A technique introduced in the following Non-Patent Literature 1 is a technique of utilizing an electrochemical reaction between a silver sulfide electrode and a platinum electrode, to stretch and shrink silver particles, to control, through the silver atoms, the bridging and breaking between the electrodes, thereby realizing an atomic switch.
A technique introduced in Non-Patent Literature 2 is a technique of utilizing a redox reaction of catenane-series molecules and inducing the redox reaction of the molecules by a voltage, so as to open a channel, thereby realizing a switching device.
As described above, in recent years, reports have been made on switching devices utilizing the stretching and shrinking of a small number of metal atoms or a redox reaction of molecules.
As illustrated in FIG. 1, the inventors of the present invention proposed a two-terminal resistance switching device in which a voltage is applied to metallic electrodes with a nano-scale gap width across the electrodes (Patent Literature 1, Non-Patent Literature 3). The technique proposed in those literatures is a technique of applying a voltage to gold electrodes with a gap width of about 0.1 nm to 20 nm across the electrodes so as to control the gap width.
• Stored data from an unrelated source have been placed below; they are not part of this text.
`src/pkg/port8_map.svh`:
```
// register offsets, write masks and reset values of the port 8 block
// How it works
// - each port 8 pin has its own direction bit, input or output
// - an output latch holds the value driven on every output pin not claimed by an alternate function
// - input pins get a pull-up per bit from the pull-up option register
// - only port 8 bits 0 and 2 may select open-drain output
// - reset puts every port 8 pin into input mode
// - pins are shared with serial, timer and external interrupt functions
// - output style registers cover port 1 bits 0-5, port 7 bits 5,7, port 8 bits 0,2
// - output style registers take single-bit and whole-byte writes
// - reset clears all output style registers, giving push-pull everywhere
`ifndef PORT8_MAP_SVH
`define PORT8_MAP_SVH

`define ADDR_PORT8_DATA 20'hFFF08
`define ADDR_PORT8_DIR 20'hFFF28
`define ADDR_PORT8_PULLUP 20'hF0038
`define ADDR_PORT1_STYLE 20'hF0051
`define ADDR_PORT7_STYLE 20'hF0057
`define ADDR_PORT8_STYLE 20'hF0058

`define MASK_PORT1_STYLE 8'h3F
`define MASK_PORT7_STYLE 8'hA0
`define MASK_PORT8_STYLE 8'h05

`define RESET_PORT8_DATA 8'h00
`define RESET_PORT8_DIR 8'hFF
`define RESET_PORT8_PULLUP 8'h00
`define RESET_STYLE 8'h00

`endif

```
`src/pkg/port8_pkg.sv`:
```
// types shared by the port 8 block
package port8_pkg;
    typedef logic [7:0] byte_t;
    typedef enum logic [2:0] {
        sel_none,
        sel_data,
        sel_dir,
        sel_pullup,
        sel_style1,
        sel_style7,
        sel_style8
    } reg_sel_t;
endpackage

```
`src/logic/port8_io.sv`:
```
// port 8 general-purpose I/O with output style registers for ports 1, 7 and 8
`timescale 1ns/1ns
`default_nettype none
`include "port8_map.svh"
module port8_io (
    // clock and reset
    input wire logic clk,
    input wire logic rst_n,
    // memory access port
    input wire logic [19:0] addr,
    input wire logic byte_wr,
    input wire logic [7:0] wr_data,
    input wire logic bit_wr,
    input wire logic [2:0] bit_pos,
    input wire logic bit_val,
    input wire logic rd_en,
    output logic [7:0] rd_data,
    // pins
    input wire logic [7:0] pin_in,
    output logic [7:0] pin_out,
    output logic [7:0] pin_oe,
    output logic [7:0] pullup_en,
    // alternate functions driving the pins
    input wire logic [7:0] alt_out_sel,
    input wire logic [7:0] alt_out_val,
    // alternate function inputs
    output logic serial_ch0_clock_pin,
    output logic serial_ch0_data_in,
    output logic ext_interrupt_11,
    output logic ext_interrupt_9,
    output logic timer_ch10_input,
    // output style of other ports' pads
    output logic [7:0] port1_output_style_reg,
    output logic [7:0] port7_output_style_reg
);
    port8_pkg::byte_t port8_latch;
    port8_pkg::byte_t port8_direction_reg;
    port8_pkg::byte_t port8_pullup_option_reg;
    port8_pkg::byte_t port8_output_style_reg;
    port8_pkg::byte_t pin_level;
    port8_pkg::byte_t wr_value;
    port8_pkg::byte_t cur_value;
    port8_pkg::byte_t next_pin_out;
    port8_pkg::byte_t next_pin_oe;
    port8_pkg::reg_sel_t sel;
    logic any_wr;

    pin_sync #(.WIDTH(8)) u_sync (
        .clk(clk),
        .rst_n(rst_n),
        .async_in(pin_in),
        .sync_out(pin_level)
    );

    always_comb begin
        case (addr)
            `ADDR_PORT8_DATA: sel = port8_pkg::sel_data;
            `ADDR_PORT8_DIR: sel = port8_pkg::sel_dir;
            `ADDR_PORT8_PULLUP: sel = port8_pkg::sel_pullup;
            `ADDR_PORT1_STYLE: sel = port8_pkg::sel_style1;
            `ADDR_PORT7_STYLE: sel = port8_pkg::sel_style7;
            `ADDR_PORT8_STYLE: sel = port8_pkg::sel_style8;
            default: sel = port8_pkg::sel_none;
        endcase
    end

    // current register contents, used for reads and for bit writes to every register but the data latch
    always_comb begin
        case (sel)
            port8_pkg::sel_data: cur_value = (pin_level & port8_direction_reg)
                | (port8_latch & ~port8_direction_reg);
            port8_pkg::sel_dir: cur_value = port8_direction_reg;
            port8_pkg::sel_pullup: cur_value = port8_pullup_option_reg;
            port8_pkg::sel_style1: cur_value = port1_output_style_reg;
            port8_pkg::sel_style7: cur_value = port7_output_style_reg;
            port8_pkg::sel_style8: cur_value = port8_output_style_reg;
            default: cur_value = 8'h00;
        endcase
    end

    // a bit write is a read-modify-write of the byte; for the data register
    // the base is the latch so input bits do not pick up the pin level
    always_comb begin
        wr_value = (sel == port8_pkg::sel_data) ? port8_latch : cur_value;
        if (bit_wr) begin
            wr_value[bit_pos] = bit_val;
        end else begin
            wr_value = wr_data;
        end
    end

    assign any_wr = byte_wr | bit_wr;

    always_ff @(posedge clk or negedge rst_n) begin
        if (!rst_n) begin
            port8_latch <= `RESET_PORT8_DATA;
        end else if (any_wr && sel == port8_pkg::sel_data) begin
            port8_latch <= wr_value;
        end
    end

    always_ff @(posedge clk or negedge rst_n) begin
        if (!rst_n) begin
            port8_direction_reg <= `RESET_PORT8_DIR;
        end else if (any_wr && sel == port8_pkg::sel_dir) begin
            port8_direction_reg <= wr_value;
        end
    end

    always_ff @(posedge clk or negedge rst_n) begin
        if (!rst_n) begin
            port8_pullup_option_reg <= `RESET_PORT8_PULLUP;
        end else if (any_wr && sel == port8_pkg::sel_pullup) begin
            port8_pullup_option_reg <= wr_value;
        end
    end

    // unimplemented style bits are held at zero and read back as zero
    always_ff @(posedge clk or negedge rst_n) begin
        if (!rst_n) begin
            port1_output_style_reg <= `RESET_STYLE;
            port7_output_style_reg <= `RESET_STYLE;
            port8_output_style_reg <= `RESET_STYLE;
        end else if (any_wr) begin
            if (sel == port8_pkg::sel_style1) begin
                port1_output_style_reg <= wr_value & `MASK_PORT1_STYLE;
            end
            if (sel == port8_pkg::sel_style7) begin
                port7_output_style_reg <= wr_value & `MASK_PORT7_STYLE;
            end
            if (sel == port8_pkg::sel_style8) begin
                port8_output_style_reg <= wr_value & `MASK_PORT8_STYLE;
            end
        end
    end

    always_ff @(posedge clk or negedge rst_n) begin
        if (!rst_n) begin
            rd_data <= 8'h00;
        end else if (rd_en) begin
            rd_data <= cur_value;
        end
    end

    // pad drive; alternate function supplies the value of a pin it claims, the direction bit still sets the enable
    always_comb begin
        for (int i = 0; i < 8; i++) begin
            logic drive_val;
            drive_val = 1'b0;
            drive_val = alt_out_sel[i] ? alt_out_val[i] : port8_latch[i];
            if (port8_output_style_reg[i]) begin
                next_pin_out[i] = 1'b0;
                next_pin_oe[i] = ~port8_direction_reg[i] & ~drive_val;
            end else begin
                next_pin_out[i] = drive_val;
                next_pin_oe[i] = ~port8_direction_reg[i];
            end
        end
    end

    always_ff @(posedge clk or negedge rst_n) begin
        if (!rst_n) begin
            pin_out <= 8'h00;
            pin_oe <= 8'h00;
            pullup_en <= 8'h00;
        end else begin
            pin_out <= next_pin_out;
            pin_oe <= next_pin_oe;
            pullup_en <= port8_pullup_option_reg & port8_direction_reg;
        end
    end

    // alternate inputs see the synchronised pin level
    always_ff @(posedge clk or negedge rst_n) begin
        if (!rst_n) begin
            serial_ch0_clock_pin <= 1'b0;
            serial_ch0_data_in <= 1'b0;
            ext_interrupt_11 <= 1'b0;
            ext_interrupt_9 <= 1'b0;
            timer_ch10_input <= 1'b0;
        end else begin
            serial_ch0_clock_pin <= pin_level[0];
            serial_ch0_data_in <= pin_level[1];
            ext_interrupt_11 <= pin_level[0];
            ext_interrupt_9 <= pin_level[1];
            timer_ch10_input <= pin_level[4];
        end
    end
endmodule
`default_nettype wire

```
`src/logic/pin_sync.sv`:
```
// two-flop synchroniser, one per pin bit
`timescale 1ns/1ns
`default_nettype none
module pin_sync #(
    parameter int WIDTH = 8
) (
    // clock and reset
    input wire logic clk,
    input wire logic rst_n,
    // levels
    input wire logic [WIDTH-1:0] async_in,
    output logic [WIDTH-1:0] sync_out
);
    // refuse a width the loop cannot build
    generate
        if (WIDTH < 1) begin : g_bad_width
            $error("pin_sync: WIDTH must be at least 1");
        end
    endgenerate

    // each bit owns its flops, so no two processes write one vector
    genvar i;
    generate
        for (i = 0; i < WIDTH; i++) begin : g_bit
            logic meta;
            logic settled;
            always_ff @(posedge clk or negedge rst_n) begin
                if (!rst_n) begin
                    meta <= 1'b0;
                    settled <= 1'b0;
                end else begin
                    meta <= async_in[i];
                    settled <= meta;
                end
            end
            assign sync_out[i] = settled;
        end
    endgenerate
endmodule
`default_nettype wire

```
It is demonstrated that, according to this technique, the resistance value of the gap portion can be controlled and the device can be applied as a non-volatile memory, utilizing the control of the gap width.
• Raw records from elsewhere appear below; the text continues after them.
===== src/lgsf_map.svh =====
// Named constants for the LED grayscale serial front end: frame layout,
// control word fields, encodings and timing figures.
// Assumes a single 100 MHz system clock; included by the sender, driver and timer modules.
`ifndef LGSF_MAP_SVH
`define LGSF_MAP_SVH

// ----------------------------------------------------------------------
// Frame layout
// ----------------------------------------------------------------------
`define LGSF_FRAME_BITS 208
`define LGSF_WORD_BITS 16
`define LGSF_CHANNELS 12
`define LGSF_CTRL_MSB 207
`define LGSF_CTRL_LSB 192
`define LGSF_LEVEL_MSB 191
`define LGSF_CNT_W 8
`define LGSF_CTRL_RST 16'h0000

// ----------------------------------------------------------------------
// Control word fields
// ----------------------------------------------------------------------
`define LGSF_F_UNUSED_MSB 15
`define LGSF_F_UNUSED_LSB 11
`define LGSF_F_EDGE 10
`define LGSF_F_RES_MSB 9
`define LGSF_F_RES_LSB 8
`define LGSF_F_PRE_MSB 7
`define LGSF_F_PRE_LSB 5
`define LGSF_F_WAVE 4
`define LGSF_F_SRC 3
`define LGSF_F_SENSE 2
`define LGSF_F_RESTART 1
`define LGSF_F_SINGLE 0

// ----------------------------------------------------------------------
// Encodings
// ----------------------------------------------------------------------
`define LGSF_RES_8 2'h0
`define LGSF_RES_12 2'h1
`define LGSF_RES_14 2'h2
`define LGSF_RES_16 2'h3
`define LGSF_DEPTH_8 5'h08
`define LGSF_DEPTH_12 5'h0c
`define LGSF_DEPTH_14 5'h0e
`define LGSF_DEPTH_16 5'h10
`define LGSF_MASK_8 16'h00ff
`define LGSF_MASK_12 16'h0fff
`define LGSF_MASK_14 16'h3fff
`define LGSF_MASK_16 16'hffff
`define LGSF_PRE_DIV1 3'h0
`define LGSF_PRE_DIV2 3'h1
`define LGSF_PRE_DIV4 3'h2
`define LGSF_PRE_DIV8 3'h3
`define LGSF_PRE_DIV16 3'h4
`define LGSF_PRE_DIV64 3'h5
`define LGSF_PRE_DIV128 3'h6
`define LGSF_PRE_DIV256 3'h7
`define LGSF_SH_DIV1 4'h0
`define LGSF_SH_DIV2 4'h1
`define LGSF_SH_DIV4 4'h2
`define LGSF_SH_DIV8 4'h3
`define LGSF_SH_DIV16 4'h4
`define LGSF_SH_DIV64 4'h6
`define LGSF_SH_DIV128 4'h7
`define LGSF_SH_DIV256 4'h8

// ----------------------------------------------------------------------
// Timing
// ----------------------------------------------------------------------
`define LGSF_CLK_PERIOD_NS 10
`define LGSF_NS_PER_US 1000
`define LGSF_START_TIME_US 220
`define LGSF_RETIME_NS 90
`define LGSF_PULSE_HI_NS 70
`define LGSF_PULSE_LO_NS 230
`define LGSF_STOP_BASE_NS 200
`define LGSF_STOP_PER_DEV_NS 10
`define LGSF_DCK_HALF_NS 50
`define LGSF_LATCH_PULSES 4
`define LGSF_LATCH_FALL 2
`define LGSF_OSC_HALF_CYC 6
`define LGSF_TIMER_W 16

`endif


===== src/lgsf_pkg.sv =====
// Types shared by both ends of the LED grayscale serial link.
// Assumes lgsf_map.svh supplies all numeric constants.
package lgsf_pkg;

  typedef enum logic [5:0] {
    HOST_IDLE = 6'b000001,
    HOST_BIT = 6'b000010,
    HOST_START = 6'b000100,
    HOST_HI = 6'b001000,
    HOST_LO = 6'b010000,
    HOST_STOP = 6'b100000
  } lgsf_host_st_t;

  typedef enum logic [1:0] {
    DEV_SHIFT = 2'b01,
    DEV_ARMED = 2'b10
  } lgsf_dev_st_t;

endpackage : lgsf_pkg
Further, the inventors of the present invention manufactured a gap electrode having an air gap width of 20 nm or smaller by using a carbon nanotube, to thereby try to manufacture a switching device in a region area that is far smaller than a limit wiring width (45 nm) of a current silicon process. It was confirmed that a switching phenomenon certainly does not occur in a case of using a simple single-layer carbon nanotube as a material of the electrode, whereas the switching phenomenon occurs with high probability in a case of using a single-layer carbon nanotube including fullerene molecules (C60) or carotene molecules as the material of the electrode.
However, in manufacturing a switching device by using the carbon nanotube including fullerene molecules or carotene molecules, it is necessary to perform a step of causing the carbon nanotube to include those molecules, which leads to a problem in terms of manufacturing efficiency. Moreover, some single-layer carbon nanotubes have a property of a semiconductor whereas other single-layer carbon nanotubes have a property of a metal, but it is extremely expensive to perform refinement for sorting out only the single-layer carbon nanotubes having the property of a metal, which are suitable for use as an electrode. Furthermore, there is also a problem that the single-layer carbon nanotube is vulnerable to heat and oxidation.
Patent Literature 1: Japanese Patent Application No. 2006-189380 (JP-A-2007-123828 (“JP-A” means unexamined published Japanese patent application))
Non-Patent Literature 1: Nature 433, (2005) 47-50.
Non-Patent Literature 2: SCIENCE 289, (2000) 1172-1175.
Non-Patent Literature 3: Nanotechnology 17, (2007) 5669-5674.